大腸がんは、進行させてしまうと大きな負担がかかる治療が必要になってしまい、命に関わることもあります。前がん病変の大腸ポリープを検査中に切除することで、大腸がんの予防が可能です。ご自分だけでなく、ご家族のQOL(クオリティ・オブ・ライフ)を守るためにも、定期的な大腸カメラ検査をお勧めしています。

大腸ポリープ切除

大腸カメラ検査でポリープが発見された場合、その場で内視鏡による切除を行う日帰り手術ができます。別の日に改めて切除手術のためのスケジュールを作る必要がありませんし、下剤服用や食事制限なども1度ですみます。検査中の日帰り手術ですから、入院も必要ありません。侵襲が少ない手術ですから、多少の制限はありますが、翌日にはほぼ通常の生活を送ることができます。生活やお仕事への影響を最小限に抑えて、治療と予防が可能です。
ポリープの数が多い場合や、巨大な場合には別の日に手術が必要になることもありますが、その場合はできるだけ早く治療を受けられるよう連携病院をご紹介しています。
大腸カメラ検査は10~15分程度ですが、切除手術を行っても30分以内に終了することがほとんどです。当院では、通算1万例以上の内視鏡検査を行ってきた院長が、日帰り大腸ポリープ切除を行っています。

ポリープ切除の手法

内視鏡スコープの先からワイヤー状のスネアを出してポリープにかけて切除します。
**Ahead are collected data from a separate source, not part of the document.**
===== src/design/mccm_pkg.sv =====
package mccm_pkg;

    // fixed field widths
    localparam int VOLT_W     = 24;
    localparam int DIFF_W     = VOLT_W + 1;
    localparam int CUR_W      = 32;
    localparam int CFG_W      = 23;
    localparam int ACC_W      = 16;
    localparam int CFG_ADDR_W = 3;

    // decoupling queue between front and back
    localparam int QUEUE_DEPTH = 2;

    // vds / 100 as multiply by reciprocal, exact for |vds| < 2^24
    localparam int DIV100_MUL_W = 25;
    localparam int DIV100_MUL   = 21474837;
    localparam int DIV100_SHIFT = 31;

    typedef enum logic [CFG_ADDR_W-1:0] {
        CFG_P_CHANNEL   = 3'd0,
        CFG_GATE_OFFSET = 3'd1,
        CFG_INV_RESIST  = 3'd2,
        CFG_INV_K_RDSON = 3'd3,
        CFG_ACCURACY    = 3'd4
    } t_cfg_addr;

    typedef struct packed {
        logic             p_channel;
        logic [CFG_W-1:0] gate_offset;
        logic [CFG_W-1:0] inv_resist;
        logic [CFG_W-1:0] inv_k_rdson;
        logic [ACC_W-1:0] accuracy;
    } t_cfg;

    localparam t_cfg CFG_RESET = '{
        p_channel:   1'b0,
        gate_offset: 23'd147456,
        inv_resist:  23'd65536,
        inv_k_rdson: 23'd9362,
        accuracy:    16'd66
    };

    // classified request handed from front to back
    typedef struct packed {
        logic signed [DIFF_W-1:0] vds;
        logic [VOLT_W-1:0]        ov;
        logic signed [DIFF_W-1:0] vc;
    } t_item;

endpackage


===== src/design/mccm_front.sv =====
module mccm_front import mccm_pkg::*; (
    input  logic                     i_clk,
    input  logic                     i_rst_n,
    input  t_cfg                     i_cfg,
    input  logic                     i_push,
    output logic                     o_full,
    input  logic signed [VOLT_W-1:0] i_drain_volt,
    input  logic signed [VOLT_W-1:0] i_source_volt,
    input  logic signed [VOLT_W-1:0] i_gate_volt,
    input  logic                     i_q_full,
    output logic                     o_q_push,
    output t_item                    o_q_item
);

    logic                     r_fv;
    logic signed [DIFF_W-1:0] r_vgs;
    logic signed [DIFF_W-1:0] r_vds;
    logic                     w_take;
    logic signed [DIFF_W:0]   w_ov_raw;
    logic [VOLT_W-1:0]        w_ov;

    assign w_take   = !r_fv || !i_q_full;
    assign o_full   = !w_take;
    assign o_q_push = r_fv && !i_q_full;

    always_ff @(posedge i_clk) begin
        if (!i_rst_n) begin
            r_fv <= 1'b0;
        end else if (w_take) begin
            r_fv <= i_push;
        end
    end

    // polarity swap of the differences
    always_ff @(posedge i_clk) begin
        if (w_take && i_push) begin
            if (i_cfg.p_channel) begin
                r_vgs <= DIFF_W'(i_source_volt) - DIFF_W'(i_gate_volt);
                r_vds <= DIFF_W'(i_source_volt) - DIFF_W'(i_drain_volt);
            end else begin
                r_vgs <= DIFF_W'(i_gate_volt) - DIFF_W'(i_source_volt);
                r_vds <= DIFF_W'(i_drain_volt) - DIFF_W'(i_source_volt);
            end
        end
    end

    // overdrive clamped at zero, vds clamped to overdrive
    always_comb begin
        w_ov_raw = (DIFF_W+1)'(r_vgs)
                 - $signed({{(DIFF_W+1-CFG_W){1'b0}}, i_cfg.gate_offset});
        w_ov     = (w_ov_raw < 0) ? '0 : w_ov_raw[VOLT_W-1:0];
        o_q_item.vds = r_vds;
        o_q_item.ov  = w_ov;
        o_q_item.vc  = (r_vds > $signed({1'b0, w_ov})) ? $signed({1'b0, w_ov}) : r_vds;
    end

endmodule


===== src/design/mccm_queue.sv =====
module mccm_queue import mccm_pkg::*; (
    input  logic  i_clk,
    input  logic  i_rst_n,
    input  logic  i_push,
    input  t_item i_item,
    output logic  o_full,
    input  logic  i_pop,
    output t_item o_item,
    output logic  o_empty
);

    localparam int PTR_W = (QUEUE_DEPTH > 1) ? $clog2(QUEUE_DEPTH) : 1;
    localparam int CNT_W = $clog2(QUEUE_DEPTH + 1);

    t_item            r_mem [QUEUE_DEPTH];
    logic [PTR_W-1:0] r_wptr;
    logic [PTR_W-1:0] r_rptr;
    logic [CNT_W-1:0] r_count;
    logic [PTR_W-1:0] n_wptr;
    logic [PTR_W-1:0] n_rptr;

    assign o_full  = (r_count == CNT_W'(QUEUE_DEPTH));
    assign o_empty = (r_count == '0);
    assign o_item  = r_mem[r_rptr];

    assign n_wptr = (r_wptr == PTR_W'(QUEUE_DEPTH - 1)) ? '0 : r_wptr + 1'b1;
    assign n_rptr = (r_rptr == PTR_W'(QUEUE_DEPTH - 1)) ? '0 : r_rptr + 1'b1;

    always_ff @(posedge i_clk) begin
        if (!i_rst_n) begin
            r_wptr  <= '0;
            r_rptr  <= '0;
            r_count <= '0;
        end else begin
            if (i_push) begin
                r_wptr <= n_wptr;
            end
            if (i_pop) begin
                r_rptr <= n_rptr;
            end
            if (i_push && !i_pop) begin
                r_count <= r_count + 1'b1;
            end else if (i_pop && !i_push) begin
                r_count <= r_count - 1'b1;
            end
        end
    end

    always_ff @(posedge i_clk) begin
        if (i_push) begin
            r_mem[r_wptr] <= i_item;
        end
    end

endmodule


===== src/design/mccm_back.sv =====
module mccm_back import mccm_pkg::*; #(
    parameter int FRAC_BITS = 16
) (
    input  logic                    i_clk,
    input  logic                    i_rst_n,
    input  t_cfg                    i_cfg,
    input  logic                    i_q_empty,
    input  t_item                   i_q_item,
    output logic                    o_q_pop,
    input  logic                    i_pop,
    output logic                    o_empty,
    output logic signed [CUR_W-1:0] o_drain_current
);

    localparam int MA_W   = 32;
    localparam int MB_W   = 27;
    localparam int PROD_W = MA_W + MB_W;
    localparam int SPLIT  = 24;
    localparam int TERM_W = 2 * DIFF_W - FRAC_BITS;
    localparam int SAT_W  = ((FRAC_BITS > 18) ? FRAC_BITS : 18) + 2;
    localparam int XP_W   = TERM_W + SAT_W;
    localparam int X_W    = XP_W - FRAC_BITS;
    localparam int PP_W   = X_W + CFG_W + 1;
    localparam int PC_W   = (PP_W > 64) ? PP_W : 64;
    localparam int MC_W   = DIFF_W + CFG_W + 1 - FRAC_BITS;
    localparam int Q_W    = (DIFF_W - 1) + DIV100_MUL_W - DIV100_SHIFT;

    localparam logic signed [SAT_W-1:0] SAT_ONE  = SAT_W'(1) << FRAC_BITS;
    localparam logic signed [PC_W-1:0]  P_LIM    = {{(PC_W-63){1'b0}}, 1'b1, 62'b0};
    localparam logic signed [PC_W-1:0]  CUR_OVER = {{(PC_W-32){1'b0}}, 1'b1, 31'b0};
    localparam logic signed [PC_W-1:0]  CUR_MAX  = {{(PC_W-31){1'b0}}, {31{1'b1}}};
    localparam logic signed [PC_W-1:0]  CUR_MIN  = {{(PC_W-31){1'b1}}, 31'b0};

    typedef enum logic [13:0] {
        S_IDLE = 14'b00000000000001,
        S_M1   = 14'b00000000000010,
        S_M2   = 14'b00000000000100,
        S_M3   = 14'b00000000001000,
        S_M4   = 14'b00000000010000,
        S_M5   = 14'b00000000100000,
        S_M6   = 14'b00000001000000,
        S_X    = 14'b00000010000000,
        S_M7   = 14'b00000100000000,
        S_M8   = 14'b00001000000000,
        S_P    = 14'b00010000000000,
        S_CUR  = 14'b00100000000000,
        S_SAT  = 14'b01000000000000,
        S_CHK  = 14'b10000000000000
    } t_state;

    t_state                   r_state;
    t_state                   n_state;
    logic signed [DIFF_W-1:0] r_vds;
    logic [VOLT_W-1:0]        r_ov;
    logic signed [DIFF_W-1:0] r_vc;
    logic signed [PROD_W-1:0] r_prod;
    logic signed [PROD_W-1:0] r_acc;
    logic signed [TERM_W-1:0] r_term;
    logic signed [SAT_W-1:0]  r_sat;
    logic signed [MC_W-1:0]   r_mc;
    logic signed [X_W-1:0]    r_x;
    logic signed [PC_W-1:0]   r_p;
    logic signed [PC_W-1:0]   r_cur;
    logic signed [CUR_W-1:0]  r_c32;
    logic signed [CUR_W-1:0]  r_last;
    logic signed [CUR_W-1:0]  r_out;
    logic                     r_out_v;

    logic signed [MA_W-1:0]   w_a;
    logic signed [MB_W-1:0]   w_b;
    logic signed [PROD_W-1:0] w_prod;
    logic signed [DIFF_W-1:0] w_abs_vds;
    logic signed [PROD_W-1:0] w_term_raw;
    logic signed [SAT_W-1:0]  w_q;
    logic signed [XP_W-1:0]   w_xs;
    logic signed [PC_W-1:0]   w_ds;
    logic signed [PC_W-1:0]   w_d;
    logic signed [PC_W-1:0]   w_pol;
    logic signed [PC_W-1:0]   n_cur;
    logic signed [CUR_W-1:0]  n_c32;
    logic signed [CUR_W:0]    w_diff;
    logic signed [CUR_W:0]    w_acc;
    logic                     w_small;
    logic                     w_out_free;
    logic                     w_emit;

    assign o_q_pop         = (r_state == S_IDLE) && !i_q_empty;
    assign o_empty         = !r_out_v;
    assign o_drain_current = r_out;

    assign w_abs_vds = (r_vds < 0) ? -r_vds : r_vds;

    // shared multiplier, operands picked by sequencer step
    always_comb begin
        w_a = '0;
        w_b = '0;
        unique case (r_state)
            S_M1: begin
                w_a = MA_W'($signed({1'b0, r_ov}));
                w_b = MB_W'(r_vc);
            end
            S_M2: begin
                w_a = MA_W'(r_vc);
                w_b = MB_W'(r_vc);
            end
            S_M3: begin
                w_a = MA_W'(w_abs_vds);
                w_b = MB_W'($signed({1'b0, DIV100_MUL_W'(DIV100_MUL)}));
            end
            S_M4: begin
                w_a = MA_W'(r_vds);
                w_b = MB_W'($signed({1'b0, i_cfg.inv_resist}));
            end
            S_M5: begin
                w_a = MA_W'($signed({1'b0, r_term[SPLIT-1:0]}));
                w_b = MB_W'(r_sat);
            end
            S_M6: begin
                w_a = MA_W'($signed(r_term[TERM_W-1:SPLIT]));
                w_b = MB_W'(r_sat);
            end
            S_M7: begin
                w_a = MA_W'($signed({1'b0, r_x[SPLIT-1:0]}));
                w_b = MB_W'($signed({1'b0, i_cfg.inv_k_rdson}));
            end
            S_M8: begin
                w_a = MA_W'($signed(r_x[X_W-1:SPLIT]));
                w_b = MB_W'($signed({1'b0, i_cfg.inv_k_rdson}));
            end
            default: begin
                w_a = '0;
                w_b = '0;
            end
        endcase
    end

    assign w_prod = w_a * w_b;

    // step arithmetic on the registered product, then polarity, change filter and output slot test
    always_comb begin
        w_term_raw = r_acc - (r_prod >>> 1);
        w_q        = SAT_W'($signed({1'b0, r_prod[DIV100_SHIFT+Q_W-1:DIV100_SHIFT]}));
        w_xs       = (XP_W'(r_prod) <<< SPLIT) + XP_W'(r_acc);
        w_ds       = r_p >>> FRAC_BITS;
        w_d        = PC_W'(r_mc) - w_ds;
        w_pol      = i_cfg.p_channel ? -r_cur : r_cur;
        w_diff     = (CUR_W+1)'(r_c32) - (CUR_W+1)'(r_last);
        w_acc      = $signed({{(CUR_W+1-ACC_W){1'b0}}, i_cfg.accuracy});
        w_small    = (w_diff < w_acc) && (w_diff > -w_acc);
        w_out_free = !r_out_v || i_pop;
        w_emit     = (r_state == S_CHK) && !w_small && w_out_free;
    end

    // huge square-law term takes the current to zero or to saturation, else the difference is floored at zero
    always_comb begin
        priority if (r_p > P_LIM) begin
            n_cur = '0;
        end else if (r_p < -P_LIM) begin
            n_cur = CUR_OVER;
        end else if (w_d < 0) begin
            n_cur = '0;
        end else begin
            n_cur = w_d;
        end
    end

    always_comb begin
        priority if (w_pol > CUR_MAX) begin
            n_c32 = CUR_MAX[CUR_W-1:0];
        end else if (w_pol < CUR_MIN) begin
            n_c32 = CUR_MIN[CUR_W-1:0];
        end else begin
            n_c32 = w_pol[CUR_W-1:0];
        end
    end

    always_comb begin
        n_state = r_state;
        unique case (r_state)
            S_IDLE:  n_state = i_q_empty ? S_IDLE : S_M1;
            S_M1:    n_state = S_M2;
            S_M2:    n_state = S_M3;
            S_M3:    n_state = S_M4;
            S_M4:    n_state = S_M5;
            S_M5:    n_state = S_M6;
            S_M6:    n_state = S_X;
            S_X:     n_state = S_M7;
            S_M7:    n_state = S_M8;
            S_M8:    n_state = S_P;
            S_P:     n_state = S_CUR;
            S_CUR:   n_state = S_SAT;
            S_SAT:   n_state = S_CHK;
            S_CHK:   n_state = (w_small || w_out_free) ? S_IDLE : S_CHK;
            default: n_state = S_IDLE;
        endcase
    end

    always_ff @(posedge i_clk) begin
        if (!i_rst_n) begin
            r_state <= S_IDLE;
            r_out_v <= 1'b0;
            r_last  <= '0;
        end else begin
            r_state <= n_state;
            if (w_emit) begin
                r_out_v <= 1'b1;
                r_last  <= r_c32;
            end else if (i_pop) begin
                r_out_v <= 1'b0;
            end
        end
    end

    always_ff @(posedge i_clk) begin
        r_prod <= w_prod;
        if (o_q_pop) begin
            r_vds <= i_q_item.vds;
            r_ov  <= i_q_item.ov;
            r_vc  <= i_q_item.vc;
        end
        if (r_state == S_M2 || r_state == S_M6 || r_state == S_M8) begin
            r_acc <= r_prod;
        end
        if (r_state == S_M3) begin
            r_term <= TERM_W'(w_term_raw >>> FRAC_BITS);
        end
        if (r_state == S_M4) begin
            r_sat <= SAT_ONE + ((r_vds < 0) ? -w_q : w_q);
        end
        if (r_state == S_M5) begin
            r_mc <= MC_W'(r_prod >>> FRAC_BITS);
        end
        if (r_state == S_X) begin
            r_x <= X_W'(w_xs >>> FRAC_BITS);
        end
        if (r_state == S_P) begin
            r_p <= (PC_W'(r_prod) <<< SPLIT) + PC_W'(r_acc);
        end
        if (r_state == S_CUR) begin
            r_cur <= n_cur;
        end
        if (r_state == S_SAT) begin
            r_c32 <= n_c32;
        end
        if (w_emit) begin
            r_out <= r_c32;
        end
    end

endmodule


===== src/design/mosfet_channel_current_model_top.sv =====
// path: a request passes the front register, the queue and the back-end sequencer into the output register
// throughput: the back end takes one request at a time, its sequencer running
//   eight products through a single shared multiplier
// front stage and a two-entry queue take up to three requests while the back end is busy
// reset: synchronous active-low; empties front, queue and output, clears the
//   last emitted current to zero and loads the register defaults
module mosfet_channel_current_model_top import mccm_pkg::*; #(
    parameter int FRAC_BITS = 16
) (
    input  logic                     i_clk,
    input  logic                     i_rst_n,
    // configuration write port
    input  logic                     i_cfg_we,
    input  logic [CFG_ADDR_W-1:0]    i_cfg_addr,
    input  logic [CFG_W-1:0]         i_cfg_wdata,
    // request side
    input  logic                     i_push,
    output logic                     o_full,
    input  logic signed [VOLT_W-1:0] i_drain_volt,
    input  logic signed [VOLT_W-1:0] i_source_volt,
    input  logic signed [VOLT_W-1:0] i_gate_volt,
    // result side
    output logic                     o_empty,
    input  logic                     i_pop,
    output logic signed [CUR_W-1:0]  o_drain_current
);

    t_cfg  r_cfg;
    logic  w_q_push;
    logic  w_q_full;
    logic  w_q_pop;
    logic  w_q_empty;
    t_item w_q_in;
    t_item w_q_out;

    // configuration registers, unknown indexes are dropped
    always_ff @(posedge i_clk) begin
        if (!i_rst_n) begin
            r_cfg <= CFG_RESET;
        end else if (i_cfg_we) begin
            unique case (t_cfg_addr'(i_cfg_addr))
                CFG_P_CHANNEL:   r_cfg.p_channel   <= i_cfg_wdata[0];
                CFG_GATE_OFFSET: r_cfg.gate_offset <= i_cfg_wdata;
                CFG_INV_RESIST:  r_cfg.inv_resist  <= i_cfg_wdata;
                CFG_INV_K_RDSON: r_cfg.inv_k_rdson <= i_cfg_wdata;
                CFG_ACCURACY:    r_cfg.accuracy    <= i_cfg_wdata[ACC_W-1:0];
                default: begin
                end
            endcase
        end
    end

    // front: takes the request, forms vgs/vds, overdrive and clamped vds
    mccm_front u_front (
        .i_clk         (i_clk),
        .i_rst_n       (i_rst_n),
        .i_cfg         (r_cfg),
        .i_push        (i_push),
        .o_full        (o_full),
        .i_drain_volt  (i_drain_volt),
        .i_source_volt (i_source_volt),
        .i_gate_volt   (i_gate_volt),
        .i_q_full      (w_q_full),
        .o_q_push      (w_q_push),
        .o_q_item      (w_q_in)
    );

    // short queue so the front keeps taking requests while the back end works
    mccm_queue u_queue (
        .i_clk   (i_clk),
        .i_rst_n (i_rst_n),
        .i_push  (w_q_push),
        .i_item  (w_q_in),
        .o_full  (w_q_full),
        .i_pop   (w_q_pop),
        .o_item  (w_q_out),
        .o_empty (w_q_empty)
    );

    // back: square-law current, clamps, saturation, change filter, output slot
    mccm_back #(
        .FRAC_BITS (FRAC_BITS)
    ) u_back (
        .i_clk           (i_clk),
        .i_rst_n         (i_rst_n),
        .i_cfg           (r_cfg),
        .i_q_empty       (w_q_empty),
        .i_q_item        (w_q_out),
        .o_q_pop         (w_q_pop),
        .i_pop           (i_pop),
        .o_empty         (o_empty),
        .o_drain_current (o_drain_current)
    );

`ifndef SYNTH
    a_no_queue_overrun: assert property (@(posedge i_clk) disable iff (!i_rst_n)
        w_q_push && !w_q_pop |-> !w_q_full)
        else $error("front pushed into a full queue");

    a_no_queue_underrun: assert property (@(posedge i_clk) disable iff (!i_rst_n)
        w_q_pop |-> !w_q_empty)
        else $error("back end popped an empty queue");

    a_reset_clears: assert property (@(posedge i_clk)
        !i_rst_n |=> o_empty && !o_full)
        else $error("reset left a request or result behind");
`endif

endmodule


===== config.mk =====
export PLATFORM = sky130hd
export DESIGN_NAME = mosfet_channel_current_model_top
export DESIGN_NICKNAME = d
export VERILOG_FILES = /design/src/design/mccm_pkg.sv /design/src/design/mccm_front.sv /design/src/design/mccm_queue.sv /design/src/design/mccm_back.sv /design/src/design/mosfet_channel_current_model_top.sv
export SDC_FILE = /design/constraint.sdc
export NUM_CORES = 2
export LEC_CHECK = 0
export ABC_AREA = 1
export BUFFER_PORTS_ARGS = -buffer_cell sky130_fd_sc_hd__clkbuf_2
export CAP_MARGIN = 20
export CORE_MARGIN = 1.5
export CORE_UTILIZATION = 50
export DETAILED_ROUTE_END_ITERATION = 12
export GPL_ROUTABILITY_DRIVEN = 0
export PLACE_DENSITY = 0.66
export SETUP_SLACK_MARGIN = 0.3
export SYNTH_ARGS = -nofsm -noshare
export SYNTH_HDL_FRONTEND = slang
export SYNTH_SLANG_ARGS = --single-unit

===== constraint.sdc =====
create_clock -name i_clk -period 8.9 [get_ports i_clk]
set_input_delay 1.335 -clock i_clk [delete_from_list [all_inputs] [get_ports i_clk]]
set_output_delay 1.335 -clock i_clk [all_outputs]
set_load 0.005 [all_outputs]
切除したポリープは、病理検査を行って確定診断します。

ポリペクトミー

最も多く行われている手法で、ポリープにかけたスネアを締め付けてから高周波を流します。高周波によって焼き切ることで電気メスのような止血効果があります。術後の出血リスクがあるため、深部に熱が伝わらないと判断できるケースで用います。

コールドポリペクトミー

スネアに高周波を流さずに、締め付ける力のみでポリープを切除します。切除時に出血しますがすぐに止血でき、術後の出血リスクを抑えられます。

内視鏡的粘膜切除術

スネアをかけられない平坦なポリープを切除する際に用いる手法です。ポリープがある粘膜表面より下の層に生理食塩水を注入してポリープを持ち上げ、スネアをかけます。下に生理食塩水があるため下層に熱が伝わるリスクがないため、スネアで締め付けてから高周波を流して焼き切ります。この手法により、平坦なポリープを安全に切除することができます。